::: DATA SUPPLIED :::

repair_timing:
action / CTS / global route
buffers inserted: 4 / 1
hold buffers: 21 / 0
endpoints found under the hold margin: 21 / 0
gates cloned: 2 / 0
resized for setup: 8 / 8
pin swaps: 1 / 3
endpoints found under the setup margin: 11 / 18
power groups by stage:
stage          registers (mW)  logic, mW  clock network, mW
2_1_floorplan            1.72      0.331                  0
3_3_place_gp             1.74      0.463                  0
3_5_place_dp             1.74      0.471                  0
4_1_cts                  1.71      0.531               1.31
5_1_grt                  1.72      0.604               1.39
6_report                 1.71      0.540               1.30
[config.mk]
export PLATFORM = sky130hd
export DESIGN_NAME = fsw_fault_summary_word
export DESIGN_NICKNAME = d
export VERILOG_FILES = /design/src/fsw_pkg.sv /design/src/fsw_evt_if.sv /design/src/fsw_alarm_summary.sv /design/src/fsw_frame_errors.sv /design/src/fsw_fault_summary_word.sv
export VERILOG_INCLUDE_DIRS = /design/src
export SDC_FILE = /design/constraint.sdc
export NUM_CORES = 1
export LEC_CHECK = 0
export ABC_AREA = 1
export BUFFER_PORTS_ARGS = -buffer_cell sky130_fd_sc_hd__buf_2
export CORE_ASPECT_RATIO = 0.5
export CORE_MARGIN = 5
export CORE_UTILIZATION = 38
export DETAILED_ROUTE_END_ITERATION = 16
export PLACE_DENSITY = 0.95
export SKIP_LAST_GASP = 1
export SYNTH_ARGS = -nofsm -noshare
export SYNTH_HDL_FRONTEND = slang
export SYNTH_SLANG_ARGS = --single-unit
[constraint.sdc]
create_clock -name clk -period 1.3 [get_ports clk]
set_input_delay 0.26 -clock clk [delete_from_list [all_inputs] [get_ports clk]]
set_output_delay 0.26 -clock clk [all_outputs]
set_load 0.02 [all_outputs]
$ cat src/pkg/qdac_params.svh
// Purpose: constants for the quad converter command decoder
// Assumes: 24-bit frames, four channels of 18-bit registers
// Notes: included by the package and by the property module qdac_props
`ifndef QDAC_PARAMS_SVH
`define QDAC_PARAMS_SVH
`define QDAC_CHANNELS 4
`define QDAC_REG_BITS 18
`define QDAC_FRAME_BITS 24
`define QDAC_LAST_EDGE 5'h17
`define QDAC_LD_HI 21
`define QDAC_LD_LO 20
`define QDAC_SEL_HI 18
`define QDAC_SEL_LO 17
`define QDAC_PD_FLAG 16
`define QDAC_PD_HI 15
`define QDAC_PD_LO 14
`define QDAC_LD_STORE 2'h0
`define QDAC_LD_SINGLE 2'h1
`define QDAC_LD_SIMUL 2'h2
`define QDAC_LD_BCAST 2'h3
`define QDAC_ZERO_SCALE 18'h00000
`define QDAC_MID_SCALE 18'h08000
`define QDAC_INIT_WAIT 2'h3
`endif

$ cat src/pkg/qdac_pkg.sv
// Purpose: shared types of the quad converter command decoder
// Assumes: constants come from qdac_params.svh
// Notes: power-down modes in order active, hiz, 1k, 100k
`include "qdac_params.svh"
package qdac_pkg;
	typedef logic [`QDAC_REG_BITS-1:0] qdac_word_t;
	typedef logic [`QDAC_CHANNELS-1:0][`QDAC_REG_BITS-1:0] qdac_bank_t;
	typedef enum logic [1:0] {qdac_pd_active, qdac_pd_hiz, qdac_pd_r1k, qdac_pd_r100k} qdac_pd_t;
	typedef logic [`QDAC_CHANNELS-1:0][1:0] qdac_pd_bank_t;
	typedef enum logic [1:0] {st_idle, st_shift, st_locked} qdac_state_t;
endpackage : qdac_pkg

$ cat src/pkg/qdac_chan_if.sv
// Purpose: command and state bundle between decoder and one channel
// Assumes: all signals on sys_clk
// Notes: write strobes are one-cycle pulses
`timescale 1ns/1ps
interface qdac_chan_if;
	import qdac_pkg::*;
	logic buf_wr;
	logic out_wr_new;
	logic out_wr_buf;
	logic init_go;
	qdac_word_t new_val;
	qdac_word_t init_val;
	qdac_word_t word;
	qdac_pd_t pd_mode;
	modport ctrl (output buf_wr, out_wr_new, out_wr_buf, init_go, new_val, init_val,
		input word, pd_mode);
	modport chan (input buf_wr, out_wr_new, out_wr_buf, init_go, new_val, init_val,
		output word, pd_mode);
endinterface : qdac_chan_if

$ cat src/verilog/qdac_chan.sv
// Purpose: one channel: buffer word and output word with power-down decode
// Assumes: strobes from the decoder, one clock domain
// Notes: init wins over frame writes
`timescale 1ns/1ps
module qdac_chan (
	input wire logic sys_clk_in, // 40 MHz clock
	input wire logic rst_n_in, // combined async reset
	qdac_chan_if.chan cif // decoder side
);
	import qdac_pkg::*;
	qdac_word_t buf_r;
	qdac_word_t out_r;
	qdac_word_t out_nxt;
	qdac_pd_t pd_r;
	qdac_pd_t pd_nxt;

	always_comb begin
		out_nxt = out_r;
		if (cif.init_go) begin
			out_nxt = cif.init_val;
		end else if (cif.out_wr_new) begin
			out_nxt = cif.new_val;
		end else if (cif.out_wr_buf) begin
			out_nxt = buf_r;
		end
	end

	// Mode follows the output word only, never the buffer
	always_comb begin
		case (out_nxt[`QDAC_REG_BITS-1 -: 2])
			2'h1: pd_nxt = qdac_pd_r1k;
			2'h2: pd_nxt = qdac_pd_r100k;
			2'h3: pd_nxt = qdac_pd_hiz;
			default: pd_nxt = qdac_pd_active;
		endcase
	end

	always_ff @(posedge sys_clk_in or negedge rst_n_in) begin
		if (!rst_n_in) begin
			buf_r <= `QDAC_ZERO_SCALE;
		end else if (cif.init_go) begin
			buf_r <= cif.init_val;
		end else if (cif.buf_wr) begin
			buf_r <= cif.new_val;
		end
	end

	always_ff @(posedge sys_clk_in or negedge rst_n_in) begin
		if (!rst_n_in) begin
			out_r <= `QDAC_ZERO_SCALE;
			pd_r <= qdac_pd_active;
		end else begin
			out_r <= out_nxt;
			pd_r <= pd_nxt;
		end
	end

	assign cif.word = out_r;
	assign cif.pd_mode = pd_r;
endmodule : qdac_chan

$ cat src/verilog/qdac_top.sv
// Purpose: serial frame receiver and command decoder for four channels
// Assumes: serial pins are asynchronous to sys_clk and much slower
// Notes: pins other than arst_n_in and clear_n_in pass two flip-flops before any use
`timescale 1ns/1ps
module qdac_top (
	input wire logic sys_clk_in, // 40 MHz clock
	input wire logic arst_n_in, // power-on reset, active low
	input wire logic clear_n_in, // asynchronous clear pin, active low
	input wire logic reset_level_select_in, // 0 zero-scale, 1 midscale
	input wire logic frame_sync_n_in, // frame select, active low
	input wire logic sclk_in, // serial clock pin
	input wire logic sdata_in, // serial data pin
	input wire logic async_load_strobe_in, // rising edge loads all outputs
	output qdac_pkg::qdac_bank_t ch_word_out, // output words, channel 0..3
	output qdac_pkg::qdac_pd_bank_t ch_pd_mode_out, // power-down mode per channel
	output logic frame_done_out, // pulse: complete frame decoded
	output logic frame_abort_out, // pulse: frame discarded
	output logic ready_out // reset level applied, frames accepted
);
	import qdac_pkg::*;

	// Clear acts at once, same as power-on
	logic rst_n;
	assign rst_n = arst_n_in & clear_n_in;

	// Two-stage synchronisers
	logic [4:0] meta_r;
	logic [4:0] sync_r;
	logic [4:0] pin_vec;
	assign pin_vec = {reset_level_select_in, async_load_strobe_in, sdata_in, sclk_in,
		frame_sync_n_in};

	always_ff @(posedge sys_clk_in or negedge rst_n) begin
		if (!rst_n) begin
			meta_r <= 5'h03;
			sync_r <= 5'h03;
		end else begin
			meta_r <= pin_vec;
			sync_r <= meta_r;
		end
	end

	logic fsync_s;
	logic sclk_s;
	logic sdata_s;
	logic async_load_strobe_s;
	logic reset_level_select_s;
	assign fsync_s = sync_r[0];
	assign sclk_s = sync_r[1];
	assign sdata_s = sync_r[2];
	assign async_load_strobe_s = sync_r[3];
	assign reset_level_select_s = sync_r[4];

	// Edge detection on synchronised levels
	logic fsync_d_r;
	logic sclk_d_r;
	logic async_load_strobe_d_r;

	always_ff @(posedge sys_clk_in or negedge rst_n) begin
		if (!rst_n) begin
			fsync_d_r <= 1'h1;
			sclk_d_r <= 1'h1;
			async_load_strobe_d_r <= 1'h0;
		end else begin
			fsync_d_r <= fsync_s;
			sclk_d_r <= sclk_s;
			async_load_strobe_d_r <= async_load_strobe_s;
		end
	end

	logic fsync_fall;
	logic fsync_rise;
	logic sclk_fall;
	logic async_load_strobe_rise;
	assign fsync_fall = fsync_d_r & ~fsync_s;
	assign fsync_rise = ~fsync_d_r & fsync_s;
	assign sclk_fall = sclk_d_r & ~sclk_s;
	assign async_load_strobe_rise = ~async_load_strobe_d_r & async_load_strobe_s;

	// Reset level applied a few cycles after release, once the select is settled
	logic [1:0] init_cnt_r;
	logic ready_r;
	logic init_go;
	assign init_go = (init_cnt_r == 2'h1);

	always_ff @(posedge sys_clk_in or negedge rst_n) begin
		if (!rst_n) begin
			init_cnt_r <= `QDAC_INIT_WAIT;
		end else if (init_cnt_r != 2'h0) begin
			init_cnt_r <= init_cnt_r - 2'h1;
		end
	end

	always_ff @(posedge sys_clk_in or negedge rst_n) begin
		if (!rst_n) begin
			ready_r <= 1'h0;
		end else if (init_go) begin
			ready_r <= 1'h1;
		end
	end

	qdac_word_t init_val;
	assign init_val = reset_level_select_s ? `QDAC_MID_SCALE : `QDAC_ZERO_SCALE;

	// Frame state machine
	qdac_state_t state_r;
	logic [`QDAC_FRAME_BITS-1:0] input_shift_word_r;
	logic [4:0] edge_cnt_r;
	logic last_edge;
	logic frame_fire;
	logic frame_abort;
	logic [`QDAC_FRAME_BITS-1:0] full_word;

	assign last_edge = (edge_cnt_r == `QDAC_LAST_EDGE);
	assign frame_fire = (state_r == st_shift) && !fsync_rise && sclk_fall && last_edge;
	assign frame_abort = (state_r == st_shift) && fsync_rise;
	assign full_word = {input_shift_word_r[`QDAC_FRAME_BITS-2:0], sdata_s};

	always_ff @(posedge sys_clk_in or negedge rst_n) begin
		if (!rst_n) begin
			state_r <= st_idle;
		end else begin
			case (state_r)
				st_idle: begin
					if (ready_r && fsync_fall) begin
						state_r <= st_shift;
					end
				end
				st_shift: begin
					if (fsync_rise) begin
						state_r <= st_idle;
					end else if (sclk_fall && last_edge) begin
						state_r <= st_locked;
					end
				end
				st_locked: begin
					if (fsync_fall) begin
						state_r <= st_shift;
					end
				end
				default: state_r <= st_idle;
			endcase
		end
	end

	// Shift register clears at frame start and on abort, freezes when locked
	always_ff @(posedge sys_clk_in or negedge rst_n) begin
		if (!rst_n) begin
			input_shift_word_r <= '0;
			edge_cnt_r <= 5'h00;
		end else if (fsync_fall || frame_abort) begin
			input_shift_word_r <= '0;
			edge_cnt_r <= 5'h00;
		end else if (state_r == st_shift && sclk_fall) begin
			input_shift_word_r <= full_word;
			edge_cnt_r <= edge_cnt_r + 5'h01;
		end
	end

	// Field decode; bit 19 is never looked at
	logic [1:0] ld_mode;
	logic [1:0] ch_sel;
	logic power_down_flag;
	logic bcast_write;
	qdac_word_t new_val;

	assign ld_mode = {full_word[`QDAC_LD_HI], full_word[`QDAC_LD_LO]};
	assign ch_sel = {full_word[`QDAC_SEL_HI], full_word[`QDAC_SEL_LO]};
	assign power_down_flag = full_word[`QDAC_PD_FLAG];
	assign bcast_write = full_word[`QDAC_SEL_HI];
	// Power-down code replaces data and drops bits 13:0
	assign new_val = power_down_flag ?
		{full_word[`QDAC_PD_HI], full_word[`QDAC_PD_LO], 16'h0000} :
		{2'h0, full_word[15:0]};

	// Per-channel strobes
	qdac_chan_if ch_if [`QDAC_CHANNELS] ();

	genvar gi;
	generate
		for (gi = 0; gi < `QDAC_CHANNELS; gi++) begin : g_ch
			logic hit;
			logic bw;
			logic ow_new;
			logic ow_buf;
			assign hit = (ch_sel == 2'(gi));

			always_comb begin
				bw = 1'h0;
				ow_new = 1'h0;
				ow_buf = async_load_strobe_rise;
				if (frame_fire) begin
					case (ld_mode)
						`QDAC_LD_STORE: begin
							bw = hit;
						end
						`QDAC_LD_SINGLE: begin
							bw = hit;
							ow_new = hit;
						end
						`QDAC_LD_SIMUL: begin
							bw = hit;
							ow_new = hit;
							ow_buf = 1'h1;
						end
						default: begin
							bw = bcast_write;
							ow_new = bcast_write;
							ow_buf = 1'h1;
						end
					endcase
				end
			end

			assign ch_if[gi].buf_wr = bw;
			assign ch_if[gi].out_wr_new = ow_new;
			assign ch_if[gi].out_wr_buf = ow_buf;
			assign ch_if[gi].init_go = init_go;
			assign ch_if[gi].new_val = new_val;
			assign ch_if[gi].init_val = init_val;

			qdac_chan u_chan (
				.sys_clk_in(sys_clk_in),
				.rst_n_in(rst_n),
				.cif(ch_if[gi])
			);

			assign ch_word_out[gi] = ch_if[gi].word;
			assign ch_pd_mode_out[gi] = ch_if[gi].pd_mode;
		end
	endgenerate

	// Status pulses
	logic frame_done_r;
	logic frame_abort_r;

	always_ff @(posedge sys_clk_in or negedge rst_n) begin
		if (!rst_n) begin
			frame_done_r <= 1'h0;
			frame_abort_r <= 1'h0;
		end else begin
			frame_done_r <= frame_fire;
			frame_abort_r <= frame_abort;
		end
	end

	assign frame_done_out = frame_done_r;
	assign frame_abort_out = frame_abort_r;
	assign ready_out = ready_r;
endmodule : qdac_top
$ cat config.mk
export PLATFORM = sky130hd
export DESIGN_NAME = qdac_top
export DESIGN_NICKNAME = d
export VERILOG_FILES = /design/src/pkg/qdac_pkg.sv /design/src/pkg/qdac_chan_if.sv /design/src/verilog/qdac_chan.sv /design/src/verilog/qdac_top.sv
export VERILOG_INCLUDE_DIRS = /design/src /design/src/pkg
export SDC_FILE = /design/constraint.sdc
export NUM_CORES = 1
export LEC_CHECK = 0
export BUFFER_PORTS_ARGS = -buffer_cell sky130_fd_sc_hd__buf_2
export CORE_ASPECT_RATIO = 1.75
export CORE_MARGIN = 5
export CORE_UTILIZATION = 25
export DETAILED_ROUTE_END_ITERATION = 16
export PLACE_DENSITY = 0.51
export SLEW_MARGIN = 20
export SYNTH_ARGS = -nofsm -noshare
export SYNTH_HDL_FRONTEND = slang
export SYNTH_SLANG_ARGS = --single-unit
$ cat constraint.sdc
create_clock -name sys_clk_in -period 10 [get_ports sys_clk_in]
set_clock_uncertainty 0.05 [all_clocks]
set_input_delay 1 -clock sys_clk_in [delete_from_list [all_inputs] [get_ports sys_clk_in]]
set_output_delay 1 -clock sys_clk_in [all_outputs]
set_load 0.01 [all_outputs]
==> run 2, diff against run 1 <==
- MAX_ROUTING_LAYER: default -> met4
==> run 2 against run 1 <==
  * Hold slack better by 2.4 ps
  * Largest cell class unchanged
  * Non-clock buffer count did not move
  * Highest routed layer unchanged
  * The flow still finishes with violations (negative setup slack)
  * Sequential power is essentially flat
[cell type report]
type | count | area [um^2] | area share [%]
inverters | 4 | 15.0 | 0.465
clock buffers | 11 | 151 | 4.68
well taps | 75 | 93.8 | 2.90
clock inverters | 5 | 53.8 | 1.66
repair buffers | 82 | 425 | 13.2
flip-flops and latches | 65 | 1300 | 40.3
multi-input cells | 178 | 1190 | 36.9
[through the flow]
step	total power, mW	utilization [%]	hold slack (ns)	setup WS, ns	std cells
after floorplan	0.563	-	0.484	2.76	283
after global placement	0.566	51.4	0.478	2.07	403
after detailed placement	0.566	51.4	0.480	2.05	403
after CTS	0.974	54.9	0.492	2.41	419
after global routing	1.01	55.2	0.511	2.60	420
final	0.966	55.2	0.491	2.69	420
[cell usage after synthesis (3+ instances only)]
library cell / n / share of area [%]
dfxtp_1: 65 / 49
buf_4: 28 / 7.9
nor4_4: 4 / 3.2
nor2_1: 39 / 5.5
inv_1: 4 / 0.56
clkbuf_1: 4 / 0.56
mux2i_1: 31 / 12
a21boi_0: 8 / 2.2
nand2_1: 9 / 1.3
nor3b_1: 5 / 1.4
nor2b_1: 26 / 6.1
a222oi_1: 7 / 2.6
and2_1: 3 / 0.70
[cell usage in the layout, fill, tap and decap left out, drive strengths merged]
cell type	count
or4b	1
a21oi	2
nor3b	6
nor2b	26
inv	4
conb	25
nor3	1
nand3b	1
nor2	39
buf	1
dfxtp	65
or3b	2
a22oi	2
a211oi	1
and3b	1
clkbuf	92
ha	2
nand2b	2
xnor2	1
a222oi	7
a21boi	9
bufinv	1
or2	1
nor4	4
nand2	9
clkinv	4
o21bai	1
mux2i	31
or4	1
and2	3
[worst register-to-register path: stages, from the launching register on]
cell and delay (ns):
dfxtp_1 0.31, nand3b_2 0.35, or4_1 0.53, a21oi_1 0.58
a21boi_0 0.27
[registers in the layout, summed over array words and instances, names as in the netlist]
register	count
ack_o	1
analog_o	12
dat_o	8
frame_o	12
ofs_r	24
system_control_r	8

:::

_WHAT THIS TASK INVOLVES_
Would you retype the lines above from the one with "routed layer unchanged" down to the one with "[through the flow]", word for word, both ends included and no other lines?

_SOLUTION TO THE EXERCISE_
  * Highest routed layer unchanged
  * The flow still finishes with violations (negative setup slack)
  * Sequential power is essentially flat
[cell type report]
type | count | area [um^2] | area share [%]
inverters | 4 | 15.0 | 0.465
clock buffers | 11 | 151 | 4.68
well taps | 75 | 93.8 | 2.90
clock inverters | 5 | 53.8 | 1.66
repair buffers | 82 | 425 | 13.2
flip-flops and latches | 65 | 1300 | 40.3
multi-input cells | 178 | 1190 | 36.9
[through the flow]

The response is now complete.